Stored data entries
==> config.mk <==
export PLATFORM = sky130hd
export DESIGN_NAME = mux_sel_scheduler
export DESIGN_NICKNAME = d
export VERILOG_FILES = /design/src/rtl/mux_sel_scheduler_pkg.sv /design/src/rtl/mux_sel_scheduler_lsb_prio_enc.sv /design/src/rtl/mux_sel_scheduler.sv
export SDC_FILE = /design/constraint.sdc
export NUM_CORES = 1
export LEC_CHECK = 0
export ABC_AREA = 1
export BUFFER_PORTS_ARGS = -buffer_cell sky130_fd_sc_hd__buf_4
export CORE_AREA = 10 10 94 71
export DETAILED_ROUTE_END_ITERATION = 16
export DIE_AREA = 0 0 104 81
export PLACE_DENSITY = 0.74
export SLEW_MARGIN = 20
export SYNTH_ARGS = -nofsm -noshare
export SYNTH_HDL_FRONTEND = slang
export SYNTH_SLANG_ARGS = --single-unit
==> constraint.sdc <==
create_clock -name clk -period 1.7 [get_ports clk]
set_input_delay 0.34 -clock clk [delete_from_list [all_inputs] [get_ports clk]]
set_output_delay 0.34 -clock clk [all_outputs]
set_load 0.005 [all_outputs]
* * *
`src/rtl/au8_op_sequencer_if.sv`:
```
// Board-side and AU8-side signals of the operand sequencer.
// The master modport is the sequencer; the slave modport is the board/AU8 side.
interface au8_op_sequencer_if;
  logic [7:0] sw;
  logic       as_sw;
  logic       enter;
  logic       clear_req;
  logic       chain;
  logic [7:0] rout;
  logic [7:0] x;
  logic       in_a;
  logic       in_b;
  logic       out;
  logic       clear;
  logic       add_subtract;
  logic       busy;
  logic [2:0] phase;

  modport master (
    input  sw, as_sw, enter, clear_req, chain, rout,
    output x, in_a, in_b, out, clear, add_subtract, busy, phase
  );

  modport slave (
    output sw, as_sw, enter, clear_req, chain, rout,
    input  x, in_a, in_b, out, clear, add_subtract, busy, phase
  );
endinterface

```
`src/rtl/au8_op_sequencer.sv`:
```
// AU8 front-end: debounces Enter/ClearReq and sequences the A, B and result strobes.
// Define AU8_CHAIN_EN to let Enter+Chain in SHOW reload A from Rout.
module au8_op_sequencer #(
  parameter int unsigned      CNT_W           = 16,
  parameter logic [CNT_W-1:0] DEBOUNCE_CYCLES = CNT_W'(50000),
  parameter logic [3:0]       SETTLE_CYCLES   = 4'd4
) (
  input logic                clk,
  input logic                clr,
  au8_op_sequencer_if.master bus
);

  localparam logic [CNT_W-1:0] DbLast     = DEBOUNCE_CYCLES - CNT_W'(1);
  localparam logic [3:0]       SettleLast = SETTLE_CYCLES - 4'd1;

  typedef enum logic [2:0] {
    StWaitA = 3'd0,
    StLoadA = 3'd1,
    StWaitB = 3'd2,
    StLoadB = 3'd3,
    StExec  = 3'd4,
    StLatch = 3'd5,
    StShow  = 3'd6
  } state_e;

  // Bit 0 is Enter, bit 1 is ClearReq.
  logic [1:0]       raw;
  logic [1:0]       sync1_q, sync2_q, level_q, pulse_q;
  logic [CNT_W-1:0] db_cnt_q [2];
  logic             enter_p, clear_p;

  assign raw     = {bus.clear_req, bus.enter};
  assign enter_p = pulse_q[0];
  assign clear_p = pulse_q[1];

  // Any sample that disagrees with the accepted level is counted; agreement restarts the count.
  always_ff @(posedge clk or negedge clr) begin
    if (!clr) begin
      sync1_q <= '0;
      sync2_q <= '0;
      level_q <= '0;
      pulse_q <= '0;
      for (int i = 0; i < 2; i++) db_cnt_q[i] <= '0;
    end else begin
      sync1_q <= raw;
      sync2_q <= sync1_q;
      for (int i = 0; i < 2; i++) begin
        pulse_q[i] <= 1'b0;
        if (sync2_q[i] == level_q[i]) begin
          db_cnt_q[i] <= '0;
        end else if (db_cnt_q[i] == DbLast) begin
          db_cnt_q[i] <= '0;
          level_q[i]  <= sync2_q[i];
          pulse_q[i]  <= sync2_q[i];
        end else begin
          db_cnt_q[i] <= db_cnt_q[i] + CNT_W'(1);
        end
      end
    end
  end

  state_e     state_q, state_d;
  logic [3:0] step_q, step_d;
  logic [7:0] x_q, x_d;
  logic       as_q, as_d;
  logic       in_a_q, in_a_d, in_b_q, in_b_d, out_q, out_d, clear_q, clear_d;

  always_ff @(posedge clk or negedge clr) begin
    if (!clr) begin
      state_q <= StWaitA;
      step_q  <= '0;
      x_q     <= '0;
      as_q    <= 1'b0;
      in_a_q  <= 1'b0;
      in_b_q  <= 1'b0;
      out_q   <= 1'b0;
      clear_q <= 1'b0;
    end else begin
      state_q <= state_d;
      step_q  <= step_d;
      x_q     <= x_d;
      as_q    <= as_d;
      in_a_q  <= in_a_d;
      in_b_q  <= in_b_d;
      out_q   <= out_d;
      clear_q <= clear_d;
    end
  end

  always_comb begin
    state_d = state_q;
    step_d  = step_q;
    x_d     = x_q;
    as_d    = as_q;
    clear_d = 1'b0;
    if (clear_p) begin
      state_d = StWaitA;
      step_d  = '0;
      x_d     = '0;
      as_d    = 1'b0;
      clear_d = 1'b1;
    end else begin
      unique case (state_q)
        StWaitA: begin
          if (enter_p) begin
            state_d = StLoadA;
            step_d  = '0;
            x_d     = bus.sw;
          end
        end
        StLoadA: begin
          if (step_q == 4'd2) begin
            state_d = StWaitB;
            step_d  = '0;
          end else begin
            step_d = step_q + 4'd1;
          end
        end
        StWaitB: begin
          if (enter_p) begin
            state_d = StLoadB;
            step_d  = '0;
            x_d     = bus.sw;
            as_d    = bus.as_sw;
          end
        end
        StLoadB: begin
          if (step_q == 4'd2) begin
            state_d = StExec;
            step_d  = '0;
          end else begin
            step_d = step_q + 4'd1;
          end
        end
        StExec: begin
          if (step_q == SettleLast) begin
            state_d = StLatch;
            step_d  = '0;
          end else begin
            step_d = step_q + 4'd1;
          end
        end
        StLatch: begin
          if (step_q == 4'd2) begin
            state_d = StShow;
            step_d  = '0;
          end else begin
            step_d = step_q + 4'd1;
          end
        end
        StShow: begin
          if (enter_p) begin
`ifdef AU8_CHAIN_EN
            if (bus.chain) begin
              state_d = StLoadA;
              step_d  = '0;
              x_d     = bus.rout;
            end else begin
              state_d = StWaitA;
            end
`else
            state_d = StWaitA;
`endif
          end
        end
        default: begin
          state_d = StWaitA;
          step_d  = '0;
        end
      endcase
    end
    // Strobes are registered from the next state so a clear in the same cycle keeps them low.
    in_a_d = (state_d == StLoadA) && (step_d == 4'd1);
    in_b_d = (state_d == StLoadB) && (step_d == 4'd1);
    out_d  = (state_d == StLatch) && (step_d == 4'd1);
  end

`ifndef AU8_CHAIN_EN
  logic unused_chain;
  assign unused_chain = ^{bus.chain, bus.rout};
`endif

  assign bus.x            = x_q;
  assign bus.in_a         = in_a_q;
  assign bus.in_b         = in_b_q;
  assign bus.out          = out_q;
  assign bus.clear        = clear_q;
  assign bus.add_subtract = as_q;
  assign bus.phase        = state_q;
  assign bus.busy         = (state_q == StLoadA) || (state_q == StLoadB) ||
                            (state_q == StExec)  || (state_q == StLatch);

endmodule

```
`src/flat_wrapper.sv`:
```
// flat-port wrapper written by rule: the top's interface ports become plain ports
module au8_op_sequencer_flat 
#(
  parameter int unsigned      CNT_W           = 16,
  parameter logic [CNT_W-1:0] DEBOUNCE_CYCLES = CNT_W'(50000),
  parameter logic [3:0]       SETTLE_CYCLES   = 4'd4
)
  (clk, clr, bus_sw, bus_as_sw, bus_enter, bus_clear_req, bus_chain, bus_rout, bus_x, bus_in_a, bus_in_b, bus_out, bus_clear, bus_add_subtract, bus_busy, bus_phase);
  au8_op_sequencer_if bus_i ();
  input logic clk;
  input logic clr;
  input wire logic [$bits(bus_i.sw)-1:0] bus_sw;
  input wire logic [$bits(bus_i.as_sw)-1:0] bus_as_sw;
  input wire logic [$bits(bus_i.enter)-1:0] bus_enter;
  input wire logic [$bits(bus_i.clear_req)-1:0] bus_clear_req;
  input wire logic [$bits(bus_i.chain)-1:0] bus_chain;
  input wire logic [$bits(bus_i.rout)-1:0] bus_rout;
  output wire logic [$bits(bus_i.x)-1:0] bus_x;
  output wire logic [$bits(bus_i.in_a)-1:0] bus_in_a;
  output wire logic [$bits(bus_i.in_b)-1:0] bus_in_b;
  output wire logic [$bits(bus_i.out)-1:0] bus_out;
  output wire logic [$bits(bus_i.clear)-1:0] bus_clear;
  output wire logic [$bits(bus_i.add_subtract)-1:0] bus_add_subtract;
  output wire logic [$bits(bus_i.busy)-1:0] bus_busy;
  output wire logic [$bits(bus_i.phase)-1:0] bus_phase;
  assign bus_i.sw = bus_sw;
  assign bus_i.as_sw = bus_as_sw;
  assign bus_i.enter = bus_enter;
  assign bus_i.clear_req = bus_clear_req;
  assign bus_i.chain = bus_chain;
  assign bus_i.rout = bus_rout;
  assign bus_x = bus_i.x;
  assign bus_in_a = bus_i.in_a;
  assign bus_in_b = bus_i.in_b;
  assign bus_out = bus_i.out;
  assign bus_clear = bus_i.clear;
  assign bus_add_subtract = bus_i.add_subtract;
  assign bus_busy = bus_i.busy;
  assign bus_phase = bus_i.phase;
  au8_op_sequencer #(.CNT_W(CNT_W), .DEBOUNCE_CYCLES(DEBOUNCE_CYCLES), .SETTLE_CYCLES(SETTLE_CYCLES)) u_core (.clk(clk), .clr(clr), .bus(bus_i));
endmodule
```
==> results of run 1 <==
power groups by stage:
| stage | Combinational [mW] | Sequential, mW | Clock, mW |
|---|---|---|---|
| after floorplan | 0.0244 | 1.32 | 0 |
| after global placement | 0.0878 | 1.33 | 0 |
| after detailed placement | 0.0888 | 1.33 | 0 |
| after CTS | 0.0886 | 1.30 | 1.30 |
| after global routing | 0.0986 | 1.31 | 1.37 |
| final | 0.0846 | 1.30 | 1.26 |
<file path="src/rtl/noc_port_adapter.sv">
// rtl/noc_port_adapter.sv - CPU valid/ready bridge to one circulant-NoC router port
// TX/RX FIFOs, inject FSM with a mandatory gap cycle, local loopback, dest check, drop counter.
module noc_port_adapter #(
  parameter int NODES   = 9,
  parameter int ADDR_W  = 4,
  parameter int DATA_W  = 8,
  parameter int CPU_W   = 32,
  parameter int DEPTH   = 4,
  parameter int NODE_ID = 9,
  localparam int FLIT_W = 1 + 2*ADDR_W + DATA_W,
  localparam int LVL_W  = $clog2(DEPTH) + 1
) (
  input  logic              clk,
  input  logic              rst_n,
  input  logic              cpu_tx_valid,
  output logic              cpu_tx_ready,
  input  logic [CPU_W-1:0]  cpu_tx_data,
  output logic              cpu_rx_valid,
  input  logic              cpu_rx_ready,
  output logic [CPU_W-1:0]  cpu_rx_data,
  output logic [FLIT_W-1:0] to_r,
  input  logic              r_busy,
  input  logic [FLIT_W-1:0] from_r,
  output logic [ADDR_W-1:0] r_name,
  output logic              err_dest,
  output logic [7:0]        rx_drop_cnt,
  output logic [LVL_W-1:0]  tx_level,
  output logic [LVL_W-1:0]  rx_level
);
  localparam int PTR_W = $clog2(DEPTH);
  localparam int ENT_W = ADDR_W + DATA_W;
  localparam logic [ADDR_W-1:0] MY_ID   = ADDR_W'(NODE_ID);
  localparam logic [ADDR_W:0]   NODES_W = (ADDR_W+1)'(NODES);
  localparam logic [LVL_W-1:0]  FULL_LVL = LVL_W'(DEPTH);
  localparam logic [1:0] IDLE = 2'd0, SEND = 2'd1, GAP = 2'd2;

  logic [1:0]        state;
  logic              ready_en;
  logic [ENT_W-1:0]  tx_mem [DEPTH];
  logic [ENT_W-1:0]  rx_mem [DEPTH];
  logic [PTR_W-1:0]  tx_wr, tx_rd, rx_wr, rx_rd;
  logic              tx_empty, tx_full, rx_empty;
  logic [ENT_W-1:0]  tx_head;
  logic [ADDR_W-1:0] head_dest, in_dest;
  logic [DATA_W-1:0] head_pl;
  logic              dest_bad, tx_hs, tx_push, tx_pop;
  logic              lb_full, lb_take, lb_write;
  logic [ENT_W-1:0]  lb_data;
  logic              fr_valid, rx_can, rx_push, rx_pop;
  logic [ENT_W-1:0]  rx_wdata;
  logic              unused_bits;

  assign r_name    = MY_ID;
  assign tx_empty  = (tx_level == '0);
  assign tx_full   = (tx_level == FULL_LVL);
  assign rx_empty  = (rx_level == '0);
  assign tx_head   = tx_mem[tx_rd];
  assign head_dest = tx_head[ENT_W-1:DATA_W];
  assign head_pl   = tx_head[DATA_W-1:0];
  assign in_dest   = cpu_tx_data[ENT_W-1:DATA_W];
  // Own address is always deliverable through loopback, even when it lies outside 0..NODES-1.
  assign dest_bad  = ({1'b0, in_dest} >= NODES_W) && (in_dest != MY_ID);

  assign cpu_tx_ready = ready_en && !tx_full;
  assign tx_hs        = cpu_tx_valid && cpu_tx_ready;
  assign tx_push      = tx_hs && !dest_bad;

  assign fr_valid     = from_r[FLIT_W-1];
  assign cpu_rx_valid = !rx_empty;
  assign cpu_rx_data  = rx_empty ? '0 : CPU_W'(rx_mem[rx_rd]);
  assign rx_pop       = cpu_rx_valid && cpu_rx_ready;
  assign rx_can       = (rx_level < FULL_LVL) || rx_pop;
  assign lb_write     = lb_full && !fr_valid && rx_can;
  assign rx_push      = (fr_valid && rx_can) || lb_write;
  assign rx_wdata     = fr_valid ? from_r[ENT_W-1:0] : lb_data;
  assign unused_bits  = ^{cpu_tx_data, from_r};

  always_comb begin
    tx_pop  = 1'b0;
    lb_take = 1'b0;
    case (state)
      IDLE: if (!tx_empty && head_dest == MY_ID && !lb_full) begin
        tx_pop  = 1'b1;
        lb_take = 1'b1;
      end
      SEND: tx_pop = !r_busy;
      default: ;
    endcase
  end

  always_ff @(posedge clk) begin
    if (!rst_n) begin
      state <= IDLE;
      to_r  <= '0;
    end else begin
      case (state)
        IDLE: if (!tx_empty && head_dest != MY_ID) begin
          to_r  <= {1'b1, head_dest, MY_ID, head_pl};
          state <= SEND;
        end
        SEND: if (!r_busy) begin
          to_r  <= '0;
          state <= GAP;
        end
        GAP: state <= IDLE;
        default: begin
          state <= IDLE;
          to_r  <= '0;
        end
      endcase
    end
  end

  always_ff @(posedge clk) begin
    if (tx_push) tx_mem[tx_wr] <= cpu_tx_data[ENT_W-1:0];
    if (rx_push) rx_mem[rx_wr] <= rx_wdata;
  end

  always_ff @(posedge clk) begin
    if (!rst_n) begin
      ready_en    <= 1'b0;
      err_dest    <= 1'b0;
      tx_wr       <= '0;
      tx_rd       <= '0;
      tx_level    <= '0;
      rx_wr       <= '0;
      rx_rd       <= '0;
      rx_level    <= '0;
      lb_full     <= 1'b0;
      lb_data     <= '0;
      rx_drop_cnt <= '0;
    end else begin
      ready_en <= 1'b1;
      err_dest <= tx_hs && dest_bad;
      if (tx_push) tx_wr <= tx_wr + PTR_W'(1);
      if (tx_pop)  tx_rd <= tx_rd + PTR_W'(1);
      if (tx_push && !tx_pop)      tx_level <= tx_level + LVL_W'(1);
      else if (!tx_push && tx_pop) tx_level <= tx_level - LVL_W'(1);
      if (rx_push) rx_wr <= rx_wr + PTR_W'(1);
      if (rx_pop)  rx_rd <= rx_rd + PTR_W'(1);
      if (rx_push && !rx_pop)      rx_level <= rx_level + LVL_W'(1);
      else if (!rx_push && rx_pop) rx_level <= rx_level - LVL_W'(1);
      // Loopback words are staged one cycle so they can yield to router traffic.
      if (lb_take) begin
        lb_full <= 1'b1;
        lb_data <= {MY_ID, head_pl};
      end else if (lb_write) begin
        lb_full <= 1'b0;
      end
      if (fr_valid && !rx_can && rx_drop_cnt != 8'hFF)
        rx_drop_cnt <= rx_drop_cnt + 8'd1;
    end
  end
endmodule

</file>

### TASK DIRECTIONS
Copy out each line of the entries that holds "slave".

### WRITTEN REPLY
// The master modport is the sequencer; the slave modport is the board/AU8 side.
  modport slave (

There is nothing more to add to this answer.